● Try it
Working from the records below, repeat exactly the lines starting at the line that contains "if (phase == PH_IDLE) begin" and ending at the line that contains "-391,48 +400,50 @@", inclusive.

(Stored data)
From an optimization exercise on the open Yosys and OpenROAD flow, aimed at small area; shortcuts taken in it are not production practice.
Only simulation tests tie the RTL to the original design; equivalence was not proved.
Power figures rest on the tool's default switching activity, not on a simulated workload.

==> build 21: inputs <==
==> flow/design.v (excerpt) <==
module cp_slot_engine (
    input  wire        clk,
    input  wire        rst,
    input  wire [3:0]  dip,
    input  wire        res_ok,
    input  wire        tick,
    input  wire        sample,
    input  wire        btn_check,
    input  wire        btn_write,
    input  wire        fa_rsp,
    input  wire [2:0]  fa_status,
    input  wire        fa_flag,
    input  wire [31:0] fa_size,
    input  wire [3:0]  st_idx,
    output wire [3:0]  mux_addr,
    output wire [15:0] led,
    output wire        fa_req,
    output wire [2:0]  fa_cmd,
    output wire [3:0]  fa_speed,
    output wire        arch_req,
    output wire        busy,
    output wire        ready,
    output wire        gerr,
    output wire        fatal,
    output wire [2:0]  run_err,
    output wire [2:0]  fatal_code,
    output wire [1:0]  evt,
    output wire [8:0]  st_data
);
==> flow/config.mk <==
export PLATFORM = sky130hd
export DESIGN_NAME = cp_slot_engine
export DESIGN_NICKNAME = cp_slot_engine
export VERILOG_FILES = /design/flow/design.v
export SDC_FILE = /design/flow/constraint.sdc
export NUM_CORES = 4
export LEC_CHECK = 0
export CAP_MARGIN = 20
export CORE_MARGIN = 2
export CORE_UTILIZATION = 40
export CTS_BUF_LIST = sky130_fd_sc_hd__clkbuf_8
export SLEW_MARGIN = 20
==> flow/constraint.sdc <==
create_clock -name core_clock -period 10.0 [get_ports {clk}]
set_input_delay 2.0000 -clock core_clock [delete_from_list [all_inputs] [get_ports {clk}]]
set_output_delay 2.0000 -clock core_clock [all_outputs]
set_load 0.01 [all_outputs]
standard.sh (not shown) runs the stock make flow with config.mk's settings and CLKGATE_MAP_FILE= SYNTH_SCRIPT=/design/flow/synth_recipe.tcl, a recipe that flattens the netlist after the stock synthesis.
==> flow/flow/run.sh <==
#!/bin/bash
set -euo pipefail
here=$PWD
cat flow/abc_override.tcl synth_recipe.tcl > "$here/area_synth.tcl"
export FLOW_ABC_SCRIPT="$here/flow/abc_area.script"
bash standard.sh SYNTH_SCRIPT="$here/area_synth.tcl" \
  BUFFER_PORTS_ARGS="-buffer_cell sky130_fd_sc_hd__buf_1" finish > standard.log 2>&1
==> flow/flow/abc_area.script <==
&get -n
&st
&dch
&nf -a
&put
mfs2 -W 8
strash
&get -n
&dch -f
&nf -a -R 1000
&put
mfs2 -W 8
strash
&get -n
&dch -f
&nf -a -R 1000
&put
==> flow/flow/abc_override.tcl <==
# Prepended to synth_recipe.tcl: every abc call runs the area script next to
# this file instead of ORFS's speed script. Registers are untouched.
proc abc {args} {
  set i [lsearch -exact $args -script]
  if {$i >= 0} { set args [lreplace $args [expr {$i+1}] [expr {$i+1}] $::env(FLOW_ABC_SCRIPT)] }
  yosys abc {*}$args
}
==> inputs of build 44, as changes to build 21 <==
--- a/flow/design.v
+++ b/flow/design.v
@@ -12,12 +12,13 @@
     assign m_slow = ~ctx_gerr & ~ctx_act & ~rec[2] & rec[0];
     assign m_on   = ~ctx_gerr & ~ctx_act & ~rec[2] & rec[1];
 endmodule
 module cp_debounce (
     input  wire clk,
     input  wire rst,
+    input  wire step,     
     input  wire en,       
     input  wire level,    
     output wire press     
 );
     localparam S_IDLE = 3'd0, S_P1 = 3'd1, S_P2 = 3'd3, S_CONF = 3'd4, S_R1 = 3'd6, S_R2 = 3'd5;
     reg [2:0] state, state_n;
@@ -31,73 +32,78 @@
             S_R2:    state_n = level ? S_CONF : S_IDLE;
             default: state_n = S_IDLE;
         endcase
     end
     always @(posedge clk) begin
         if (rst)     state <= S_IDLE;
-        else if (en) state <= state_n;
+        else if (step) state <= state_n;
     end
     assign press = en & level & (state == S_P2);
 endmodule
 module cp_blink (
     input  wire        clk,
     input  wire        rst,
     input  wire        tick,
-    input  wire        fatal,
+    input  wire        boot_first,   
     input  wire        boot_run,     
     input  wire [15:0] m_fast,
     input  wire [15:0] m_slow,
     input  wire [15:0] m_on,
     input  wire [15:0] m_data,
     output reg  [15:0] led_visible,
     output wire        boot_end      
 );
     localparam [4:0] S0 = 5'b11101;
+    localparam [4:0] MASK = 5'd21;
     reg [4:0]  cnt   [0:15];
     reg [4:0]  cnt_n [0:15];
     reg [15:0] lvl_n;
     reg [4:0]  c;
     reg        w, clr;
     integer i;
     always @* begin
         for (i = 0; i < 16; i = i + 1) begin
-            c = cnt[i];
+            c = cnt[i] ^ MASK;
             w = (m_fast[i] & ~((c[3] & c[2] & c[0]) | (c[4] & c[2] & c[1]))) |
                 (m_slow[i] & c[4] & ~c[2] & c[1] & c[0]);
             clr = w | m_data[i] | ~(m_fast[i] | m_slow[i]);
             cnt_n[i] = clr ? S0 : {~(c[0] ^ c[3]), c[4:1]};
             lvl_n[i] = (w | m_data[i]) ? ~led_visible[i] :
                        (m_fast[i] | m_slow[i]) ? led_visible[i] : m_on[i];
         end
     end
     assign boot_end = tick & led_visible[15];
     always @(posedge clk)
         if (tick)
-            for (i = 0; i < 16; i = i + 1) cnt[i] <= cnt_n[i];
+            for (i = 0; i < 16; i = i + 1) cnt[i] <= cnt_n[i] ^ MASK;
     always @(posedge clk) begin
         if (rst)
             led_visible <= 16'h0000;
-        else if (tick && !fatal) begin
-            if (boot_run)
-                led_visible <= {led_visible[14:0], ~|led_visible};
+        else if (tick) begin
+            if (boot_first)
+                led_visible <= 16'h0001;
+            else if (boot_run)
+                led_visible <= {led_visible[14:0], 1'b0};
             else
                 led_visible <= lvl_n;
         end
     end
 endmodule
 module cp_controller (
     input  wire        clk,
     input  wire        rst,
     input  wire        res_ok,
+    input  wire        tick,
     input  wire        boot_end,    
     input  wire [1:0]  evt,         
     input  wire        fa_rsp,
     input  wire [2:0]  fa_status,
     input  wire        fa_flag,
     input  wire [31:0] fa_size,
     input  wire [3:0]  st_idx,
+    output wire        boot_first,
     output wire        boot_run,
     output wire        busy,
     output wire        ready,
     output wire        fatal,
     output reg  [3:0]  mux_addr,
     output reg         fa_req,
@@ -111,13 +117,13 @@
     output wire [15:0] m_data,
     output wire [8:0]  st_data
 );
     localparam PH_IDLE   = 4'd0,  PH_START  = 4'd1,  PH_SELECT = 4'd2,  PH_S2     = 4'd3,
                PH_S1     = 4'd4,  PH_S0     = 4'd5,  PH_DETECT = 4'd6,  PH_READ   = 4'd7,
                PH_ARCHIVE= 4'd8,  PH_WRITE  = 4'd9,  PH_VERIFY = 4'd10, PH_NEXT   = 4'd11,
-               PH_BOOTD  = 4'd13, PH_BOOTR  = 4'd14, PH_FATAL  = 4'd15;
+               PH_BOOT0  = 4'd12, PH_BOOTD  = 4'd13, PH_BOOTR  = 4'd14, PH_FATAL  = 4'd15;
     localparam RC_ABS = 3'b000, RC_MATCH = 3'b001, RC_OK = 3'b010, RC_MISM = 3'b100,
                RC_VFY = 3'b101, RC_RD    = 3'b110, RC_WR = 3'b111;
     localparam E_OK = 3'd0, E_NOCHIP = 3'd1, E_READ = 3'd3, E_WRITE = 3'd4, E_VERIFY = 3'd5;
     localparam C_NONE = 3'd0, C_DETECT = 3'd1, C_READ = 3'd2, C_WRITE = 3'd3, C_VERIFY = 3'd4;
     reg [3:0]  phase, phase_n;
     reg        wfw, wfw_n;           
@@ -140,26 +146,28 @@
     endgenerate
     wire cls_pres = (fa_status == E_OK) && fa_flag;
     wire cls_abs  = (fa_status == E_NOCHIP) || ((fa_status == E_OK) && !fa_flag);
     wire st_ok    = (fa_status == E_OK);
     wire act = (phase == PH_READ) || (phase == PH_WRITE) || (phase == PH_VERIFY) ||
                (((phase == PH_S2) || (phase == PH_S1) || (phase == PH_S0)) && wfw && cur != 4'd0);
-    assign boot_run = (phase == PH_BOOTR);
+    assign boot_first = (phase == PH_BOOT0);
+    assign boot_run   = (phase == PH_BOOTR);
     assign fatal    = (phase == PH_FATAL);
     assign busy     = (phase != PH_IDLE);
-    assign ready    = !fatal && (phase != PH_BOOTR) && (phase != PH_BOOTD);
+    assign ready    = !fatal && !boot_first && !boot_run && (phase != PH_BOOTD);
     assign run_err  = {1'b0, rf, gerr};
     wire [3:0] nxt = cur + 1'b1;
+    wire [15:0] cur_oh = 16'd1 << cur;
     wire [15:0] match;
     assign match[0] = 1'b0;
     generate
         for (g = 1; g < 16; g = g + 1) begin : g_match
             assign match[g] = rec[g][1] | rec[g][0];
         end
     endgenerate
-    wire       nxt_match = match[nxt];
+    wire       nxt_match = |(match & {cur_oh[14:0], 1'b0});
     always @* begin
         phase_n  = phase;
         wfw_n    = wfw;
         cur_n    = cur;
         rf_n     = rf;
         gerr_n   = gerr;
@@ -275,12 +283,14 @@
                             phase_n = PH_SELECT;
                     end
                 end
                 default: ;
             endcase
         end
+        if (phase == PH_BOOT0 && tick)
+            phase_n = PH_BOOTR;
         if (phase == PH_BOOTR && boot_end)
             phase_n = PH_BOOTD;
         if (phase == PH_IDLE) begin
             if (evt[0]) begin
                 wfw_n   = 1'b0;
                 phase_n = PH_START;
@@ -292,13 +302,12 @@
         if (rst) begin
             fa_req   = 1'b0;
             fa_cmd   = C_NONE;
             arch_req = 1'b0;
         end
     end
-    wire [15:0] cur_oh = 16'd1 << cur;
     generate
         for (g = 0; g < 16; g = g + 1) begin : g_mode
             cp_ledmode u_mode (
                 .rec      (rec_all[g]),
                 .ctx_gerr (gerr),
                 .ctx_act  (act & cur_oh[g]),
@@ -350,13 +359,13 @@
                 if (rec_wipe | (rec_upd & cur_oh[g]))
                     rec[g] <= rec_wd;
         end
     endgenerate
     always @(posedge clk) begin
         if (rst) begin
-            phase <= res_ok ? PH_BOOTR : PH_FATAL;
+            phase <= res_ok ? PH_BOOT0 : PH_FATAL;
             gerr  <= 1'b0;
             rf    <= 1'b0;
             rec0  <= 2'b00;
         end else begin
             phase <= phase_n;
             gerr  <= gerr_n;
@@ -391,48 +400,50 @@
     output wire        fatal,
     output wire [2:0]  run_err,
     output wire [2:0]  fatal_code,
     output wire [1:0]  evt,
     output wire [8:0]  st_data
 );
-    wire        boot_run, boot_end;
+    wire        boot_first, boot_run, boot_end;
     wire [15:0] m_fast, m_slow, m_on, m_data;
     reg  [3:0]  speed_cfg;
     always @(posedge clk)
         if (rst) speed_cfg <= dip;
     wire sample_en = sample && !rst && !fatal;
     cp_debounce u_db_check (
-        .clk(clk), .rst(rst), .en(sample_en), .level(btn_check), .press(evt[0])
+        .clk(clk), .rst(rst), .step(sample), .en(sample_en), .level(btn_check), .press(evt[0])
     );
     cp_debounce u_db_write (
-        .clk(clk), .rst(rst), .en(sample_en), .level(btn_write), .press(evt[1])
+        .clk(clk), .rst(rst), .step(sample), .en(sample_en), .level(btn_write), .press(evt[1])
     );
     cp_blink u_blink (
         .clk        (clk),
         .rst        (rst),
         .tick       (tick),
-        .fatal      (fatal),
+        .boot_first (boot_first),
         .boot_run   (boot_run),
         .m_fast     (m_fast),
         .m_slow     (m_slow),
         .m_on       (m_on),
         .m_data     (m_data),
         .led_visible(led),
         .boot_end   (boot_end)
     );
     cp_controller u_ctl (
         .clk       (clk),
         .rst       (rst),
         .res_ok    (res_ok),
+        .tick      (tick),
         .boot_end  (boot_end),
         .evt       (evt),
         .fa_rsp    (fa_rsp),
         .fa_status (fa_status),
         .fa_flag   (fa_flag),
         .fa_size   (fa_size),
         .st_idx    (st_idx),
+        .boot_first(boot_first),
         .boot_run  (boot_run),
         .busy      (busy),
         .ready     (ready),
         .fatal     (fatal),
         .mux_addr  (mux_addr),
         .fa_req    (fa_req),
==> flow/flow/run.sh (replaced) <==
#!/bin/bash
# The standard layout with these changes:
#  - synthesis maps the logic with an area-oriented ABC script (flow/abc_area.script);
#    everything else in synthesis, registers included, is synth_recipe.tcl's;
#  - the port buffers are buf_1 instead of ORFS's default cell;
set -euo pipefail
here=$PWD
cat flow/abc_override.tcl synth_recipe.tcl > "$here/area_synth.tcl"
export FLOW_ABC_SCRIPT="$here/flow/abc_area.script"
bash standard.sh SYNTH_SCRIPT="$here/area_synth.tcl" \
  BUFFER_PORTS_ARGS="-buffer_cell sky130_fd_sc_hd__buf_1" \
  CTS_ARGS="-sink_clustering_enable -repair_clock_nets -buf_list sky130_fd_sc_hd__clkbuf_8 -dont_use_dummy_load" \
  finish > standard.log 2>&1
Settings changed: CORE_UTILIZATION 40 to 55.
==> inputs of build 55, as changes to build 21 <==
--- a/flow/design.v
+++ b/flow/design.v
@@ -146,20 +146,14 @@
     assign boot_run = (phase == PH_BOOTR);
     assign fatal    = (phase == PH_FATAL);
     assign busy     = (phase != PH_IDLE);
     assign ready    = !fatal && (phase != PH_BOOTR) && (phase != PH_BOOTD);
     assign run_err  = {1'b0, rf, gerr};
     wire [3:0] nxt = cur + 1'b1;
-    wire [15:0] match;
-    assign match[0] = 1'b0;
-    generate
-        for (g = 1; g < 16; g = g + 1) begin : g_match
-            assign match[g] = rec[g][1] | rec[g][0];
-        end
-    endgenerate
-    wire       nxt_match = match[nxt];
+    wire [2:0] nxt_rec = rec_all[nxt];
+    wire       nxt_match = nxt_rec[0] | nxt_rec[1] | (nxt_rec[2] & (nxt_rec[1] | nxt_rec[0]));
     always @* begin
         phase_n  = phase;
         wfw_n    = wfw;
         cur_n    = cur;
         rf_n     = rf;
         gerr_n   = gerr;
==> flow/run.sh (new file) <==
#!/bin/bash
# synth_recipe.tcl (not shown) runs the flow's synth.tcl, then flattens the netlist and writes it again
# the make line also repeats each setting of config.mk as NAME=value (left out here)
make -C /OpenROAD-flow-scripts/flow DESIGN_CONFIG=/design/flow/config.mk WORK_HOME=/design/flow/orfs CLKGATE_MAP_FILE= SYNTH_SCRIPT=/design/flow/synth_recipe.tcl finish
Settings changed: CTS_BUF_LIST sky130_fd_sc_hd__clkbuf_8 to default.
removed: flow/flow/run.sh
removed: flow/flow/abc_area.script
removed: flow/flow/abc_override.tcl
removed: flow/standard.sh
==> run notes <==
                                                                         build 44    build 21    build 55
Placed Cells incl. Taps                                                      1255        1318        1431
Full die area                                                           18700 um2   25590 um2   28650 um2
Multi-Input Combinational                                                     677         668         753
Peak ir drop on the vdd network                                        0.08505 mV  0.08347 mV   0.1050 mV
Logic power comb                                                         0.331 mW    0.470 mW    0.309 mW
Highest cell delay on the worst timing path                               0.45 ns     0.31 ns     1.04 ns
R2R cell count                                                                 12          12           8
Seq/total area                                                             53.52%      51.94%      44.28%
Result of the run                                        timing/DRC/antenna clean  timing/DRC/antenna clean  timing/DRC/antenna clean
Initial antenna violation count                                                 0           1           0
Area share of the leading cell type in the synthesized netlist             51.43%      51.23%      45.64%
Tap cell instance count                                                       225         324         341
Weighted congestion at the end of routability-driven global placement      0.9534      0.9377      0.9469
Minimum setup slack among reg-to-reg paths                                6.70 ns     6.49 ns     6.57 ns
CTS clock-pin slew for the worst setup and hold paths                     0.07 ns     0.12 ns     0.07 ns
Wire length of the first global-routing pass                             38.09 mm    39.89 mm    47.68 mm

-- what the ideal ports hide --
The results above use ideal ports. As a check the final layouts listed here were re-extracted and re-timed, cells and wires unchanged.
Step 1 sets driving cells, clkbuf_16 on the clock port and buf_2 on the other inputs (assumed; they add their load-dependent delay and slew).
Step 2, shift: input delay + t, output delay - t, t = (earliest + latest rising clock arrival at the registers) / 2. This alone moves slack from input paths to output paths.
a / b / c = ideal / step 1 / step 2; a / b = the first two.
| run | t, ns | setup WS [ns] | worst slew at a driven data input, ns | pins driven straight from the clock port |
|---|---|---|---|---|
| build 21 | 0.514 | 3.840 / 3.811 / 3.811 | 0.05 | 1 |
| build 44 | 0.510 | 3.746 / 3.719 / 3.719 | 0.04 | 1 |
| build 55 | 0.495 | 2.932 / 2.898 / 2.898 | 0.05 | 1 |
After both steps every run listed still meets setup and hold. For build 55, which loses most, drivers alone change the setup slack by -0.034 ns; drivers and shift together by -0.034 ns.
...
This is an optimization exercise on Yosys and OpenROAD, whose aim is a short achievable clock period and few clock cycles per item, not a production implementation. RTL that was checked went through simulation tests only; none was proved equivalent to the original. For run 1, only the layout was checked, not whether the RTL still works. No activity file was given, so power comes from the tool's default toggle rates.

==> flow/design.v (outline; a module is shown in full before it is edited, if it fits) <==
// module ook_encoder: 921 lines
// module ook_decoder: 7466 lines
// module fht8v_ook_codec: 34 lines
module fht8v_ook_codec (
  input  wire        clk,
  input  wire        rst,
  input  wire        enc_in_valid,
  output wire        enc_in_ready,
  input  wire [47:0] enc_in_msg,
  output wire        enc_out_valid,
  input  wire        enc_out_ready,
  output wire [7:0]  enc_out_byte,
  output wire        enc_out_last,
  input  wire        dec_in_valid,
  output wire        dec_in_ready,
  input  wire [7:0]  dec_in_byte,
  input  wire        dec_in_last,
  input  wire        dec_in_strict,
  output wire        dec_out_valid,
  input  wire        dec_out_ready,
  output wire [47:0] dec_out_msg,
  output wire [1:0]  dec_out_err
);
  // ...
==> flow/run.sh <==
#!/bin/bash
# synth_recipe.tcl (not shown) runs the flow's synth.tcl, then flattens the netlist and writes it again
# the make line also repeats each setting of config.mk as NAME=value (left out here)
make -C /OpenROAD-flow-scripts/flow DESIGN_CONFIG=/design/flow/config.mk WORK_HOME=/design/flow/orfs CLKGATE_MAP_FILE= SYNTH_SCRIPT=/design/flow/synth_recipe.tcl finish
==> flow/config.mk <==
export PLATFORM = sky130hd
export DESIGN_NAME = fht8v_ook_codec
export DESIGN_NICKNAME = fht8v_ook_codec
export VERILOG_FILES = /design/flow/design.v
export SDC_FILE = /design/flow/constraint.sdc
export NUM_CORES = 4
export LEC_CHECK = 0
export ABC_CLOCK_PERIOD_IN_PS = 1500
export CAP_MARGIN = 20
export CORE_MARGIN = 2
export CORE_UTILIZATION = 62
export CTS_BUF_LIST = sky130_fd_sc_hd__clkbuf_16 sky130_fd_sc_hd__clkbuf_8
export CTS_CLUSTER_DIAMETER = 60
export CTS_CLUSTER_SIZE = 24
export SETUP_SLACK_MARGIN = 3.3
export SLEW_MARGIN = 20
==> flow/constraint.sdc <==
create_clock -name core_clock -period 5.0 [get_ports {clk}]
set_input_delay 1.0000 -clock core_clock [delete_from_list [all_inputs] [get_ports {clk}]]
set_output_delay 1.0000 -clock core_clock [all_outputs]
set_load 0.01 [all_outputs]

● Result of this task
         if (phase == PH_IDLE) begin
             if (evt[0]) begin
                 wfw_n   = 1'b0;
                 phase_n = PH_START;
@@ -292,13 +302,12 @@
         if (rst) begin
             fa_req   = 1'b0;
             fa_cmd   = C_NONE;
             arch_req = 1'b0;
         end
     end
-    wire [15:0] cur_oh = 16'd1 << cur;
     generate
         for (g = 0; g < 16; g = g + 1) begin : g_mode
             cp_ledmode u_mode (
                 .rec      (rec_all[g]),
                 .ctx_gerr (gerr),
                 .ctx_act  (act & cur_oh[g]),
@@ -350,13 +359,13 @@
                 if (rec_wipe | (rec_upd & cur_oh[g]))
                     rec[g] <= rec_wd;
         end
     endgenerate
     always @(posedge clk) begin
         if (rst) begin
-            phase <= res_ok ? PH_BOOTR : PH_FATAL;
+            phase <= res_ok ? PH_BOOT0 : PH_FATAL;
             gerr  <= 1'b0;
             rf    <= 1'b0;
             rec0  <= 2'b00;
         end else begin
             phase <= phase_n;
             gerr  <= gerr_n;
@@ -391,48 +400,50 @@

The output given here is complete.